1. Recovery to Lithium carbonate (Li₂CO₃)
2. Recovery to Lithium sulphate (Li₂SO₄)

However, most projects operate at a scale below 2,000 tonnes LCE/year, which lacks the critical size for economic viability for lithium purification to battery-grade standards. That is why Viridian Lithium’s Lauterbourg plant is designed to act as a refining hub for recycled lithium, blending feedstocks and processing diverse compounds from 2028 onward.

Pioneering a low-carbon standard

We are not just aiming for technical excellence; we are setting a new environmental benchmark. Thanks to process optimisation and access to France’s low-carbon electricity mix, Viridian Lithium’s refining process is expected to emit 1.5kg CO₂ per kg of BG LHM—including Scope 1, 2 and 3 emissions according to our in-house pre-FEED Life Cycle Assessment. Depending on the origin of lithium carbonate, this could reduce up to 70% of the BG LHM product’s carbon footprint relative to Chinese-made equivalents.

The use of recycled lithium carbonate could push this even further, depending on life cycle assessment methodologies such as mass or economic allocation.
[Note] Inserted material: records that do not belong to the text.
$ cat src/rtl/sstep_ctrl.sv
module sstep_ctrl
  import scale_step_pkg::*;
#(
  parameter int NW = 26
) (
  input  logic        clk,
  input  logic        rstN,
  input  logic        start,
  input  logic        zeroDiv,
  output stepStrobe_t stb,
  output logic        busy
);
  localparam int CW = $clog2(NW + 1);

  typedef enum logic [2:0] {S_IDLE, S_CHECK, S_LOAD, S_RUN, S_STORE} state_t;

  state_t          state;
  logic [CW-1:0]   cnt;
  logic [1:0]      idx;

  always_comb begin
    stb         = '0;
    stb.idx     = idx;
    case (state)
      S_IDLE:  stb.capture = start;
      S_CHECK: stb.fin     = zeroDiv;
      S_LOAD:  stb.loadOp  = 1'b1;
      S_RUN:   stb.step    = 1'b1;
      S_STORE: begin
        stb.store = 1'b1;
        stb.fin   = (idx == 2'd3);
      end
      default: ;
    endcase
  end

  always_ff @(posedge clk or negedge rstN) begin
    if (!rstN) begin
      state <= S_IDLE;
      cnt   <= '0;
      idx   <= '0;
    end else begin
      case (state)
        S_IDLE: if (start) begin
          state <= S_CHECK;
          idx   <= '0;
        end
        S_CHECK: state <= zeroDiv ? S_IDLE : S_LOAD;
        S_LOAD: begin
          cnt   <= '0;
          state <= S_RUN;
        end
        S_RUN: begin
          cnt <= cnt + 1'b1;
          if (cnt == CW'(NW - 1)) state <= S_STORE;
        end
        S_STORE: begin
          if (idx == 2'd3) state <= S_IDLE;
          else begin
            idx   <= idx + 1'b1;
            state <= S_LOAD;
          end
        end
        default: state <= S_IDLE;
      endcase
    end
  end

  assign busy = (state != S_IDLE);

endmodule

$ cat src/rtl/sstep_dp.sv
module sstep_dp
  import scale_step_pkg::*;
#(
  parameter int DIM_W = 12,
  parameter int FRAC  = 13,
  localparam int QW   = DIM_W + FRAC,
  localparam int NW   = QW + 1
) (
  input  logic               clk,
  input  logic               rstN,
  input  stepStrobe_t        stb,
  input  logic [DIM_W-1:0]   srcW,
  input  logic [DIM_W-1:0]   srcH,
  input  logic [DIM_W-1:0]   dstW,
  input  logic [DIM_W-1:0]   dstH,
  input  logic [1:0]         srcFmt,
  input  logic [1:0]         dstFmt,
  input  logic [2:0]         chromaLoc,
  output logic               zeroDiv,
  output logic [QW-1:0]      incOut [4],
  output logic signed [31:0] cVStart,
  output logic signed [31:0] cHStart,
  output logic               done,
  output logic               err
);
  localparam logic signed [31:0] QUARTER = 32'sd1 <<< (FRAC - 2);
  localparam logic signed [31:0] HALF    = 32'sd1 <<< (FRAC - 1);

  logic [DIM_W-1:0] numR [4];
  logic [DIM_W-1:0] denR [4];
  logic [DIM_W-1:0] divisor;
  logic [DIM_W-1:0] rem;
  logic [NW-1:0]    quo;
  logic [DIM_W:0]   trial;
  logic             srcSub;

  assign srcSub = (srcFmt == FMT420) || (srcFmt == FMT422);

  always_comb begin
    zeroDiv = 1'b0;
    for (int k = 0; k < 4; k++) zeroDiv = zeroDiv | (denR[k] == '0);
  end

  assign trial = {rem, quo[NW-1]};

  always_ff @(posedge clk or negedge rstN) begin
    if (!rstN) begin
      for (int k = 0; k < 4; k++) begin
        numR[k]   <= '0;
        denR[k]   <= '0;
        incOut[k] <= '0;
      end
      divisor <= '0;
      rem     <= '0;
      quo     <= '0;
      cVStart <= '0;
      cHStart <= '0;
      done    <= 1'b0;
      err     <= 1'b0;
    end else begin
      done <= 1'b0;
      if (stb.capture) begin
        numR[0] <= srcH;
        denR[0] <= dstH;
        numR[1] <= (srcFmt == FMT420) ? (srcH >> 1) : srcH;
        denR[1] <= dstH;
        numR[2] <= srcW;
        denR[2] <= dstW;
        numR[3] <= srcSub ? (srcW >> 1) : srcW;
        denR[3] <= (dstFmt == FMT422) ? (dstW >> 1) : dstW;
        for (int k = 0; k < 4; k++) incOut[k] <= '0;
        if (srcFmt == FMT420) begin
          case (chromaLoc)
            3'd0, 3'd1: cVStart <= -QUARTER;
            3'd4, 3'd5: cVStart <= -HALF;
            default:    cVStart <= '0;
          endcase
          cHStart <= (chromaLoc == 3'd1 || chromaLoc == 3'd3 || chromaLoc == 3'd5)
                     ? -QUARTER : 32'sd0;
        end else begin
          cVStart <= '0;
          cHStart <= '0;
        end
      end
      if (stb.loadOp) begin
        quo     <= {1'b0, numR[stb.idx], {FRAC{1'b0}}} + NW'(denR[stb.idx] >> 1);
        divisor <= denR[stb.idx];
        rem     <= '0;
      end
      if (stb.step) begin
        if (trial >= {1'b0, divisor}) begin
          rem <= DIM_W'(trial - {1'b0, divisor});
          quo <= {quo[NW-2:0], 1'b1};
        end else begin
          rem <= trial[DIM_W-1:0];
          quo <= {quo[NW-2:0], 1'b0};
        end
      end
      if (stb.store) incOut[stb.idx] <= quo[QW-1:0];
      if (stb.fin) begin
        done <= 1'b1;
        err  <= zeroDiv;
      end
    end
  end

endmodule

$ cat src/rtl/scale_step_calc.sv
module scale_step_calc
  import scale_step_pkg::*;
#(
  parameter int DIM_W = 12,
  parameter int FRAC  = 13,
  localparam int QW   = DIM_W + FRAC
) (
  input  logic               clk,
  input  logic               rstN,
  input  logic               start,
  input  logic [DIM_W-1:0]   srcW,
  input  logic [DIM_W-1:0]   srcH,
  input  logic [DIM_W-1:0]   dstW,
  input  logic [DIM_W-1:0]   dstH,
  input  logic [1:0]         srcFmt,
  input  logic [1:0]         dstFmt,
  input  logic [2:0]         chromaLoc,
  output logic               busy,
  output logic               done,
  output logic               err,
  output logic [QW-1:0]      vLumInc,
  output logic [QW-1:0]      vChrInc,
  output logic [QW-1:0]      hLumInc,
  output logic [QW-1:0]      hChrInc,
  output logic signed [31:0] cVStart,
  output logic signed [31:0] cHStart
);
  stepStrobe_t stb;
  logic        zeroDiv;
  logic [QW-1:0] incOut [4];

  sstep_ctrl #(.NW(QW + 1)) u_ctrl (
    .clk(clk), .rstN(rstN), .start(start), .zeroDiv(zeroDiv),
    .stb(stb), .busy(busy)
  );

  sstep_dp #(.DIM_W(DIM_W), .FRAC(FRAC)) u_dp (
    .clk(clk), .rstN(rstN), .stb(stb),
    .srcW(srcW), .srcH(srcH), .dstW(dstW), .dstH(dstH),
    .srcFmt(srcFmt), .dstFmt(dstFmt), .chromaLoc(chromaLoc),
    .zeroDiv(zeroDiv), .incOut(incOut),
    .cVStart(cVStart), .cHStart(cHStart), .done(done), .err(err)
  );

  assign vLumInc = incOut[0];
  assign vChrInc = incOut[1];
  assign hLumInc = incOut[2];
  assign hChrInc = incOut[3];

endmodule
A roadmap to Europe’s lithium sovereignty

Viridian Lithium is on track to become operational by 2028:

• • Site preparation: to be completed by June 2025
  • Full permitting: to be completed by Q1 2026
  • Start of production: 2028

By 2029, beyond phase 1, our Lithium Recovery Unit (LRU) will enable Viridian Lithium to process more diverse and challenging recycled lithium compounds, further strengthening Europe’s independence from foreign suppliers.

Lithium is crucial in producing batteries for electric vehicles and stationary storage applications. But without a robust, circular, and regional supply chain, we risk outsourcing both the economic value and environmental cost of the energy transition.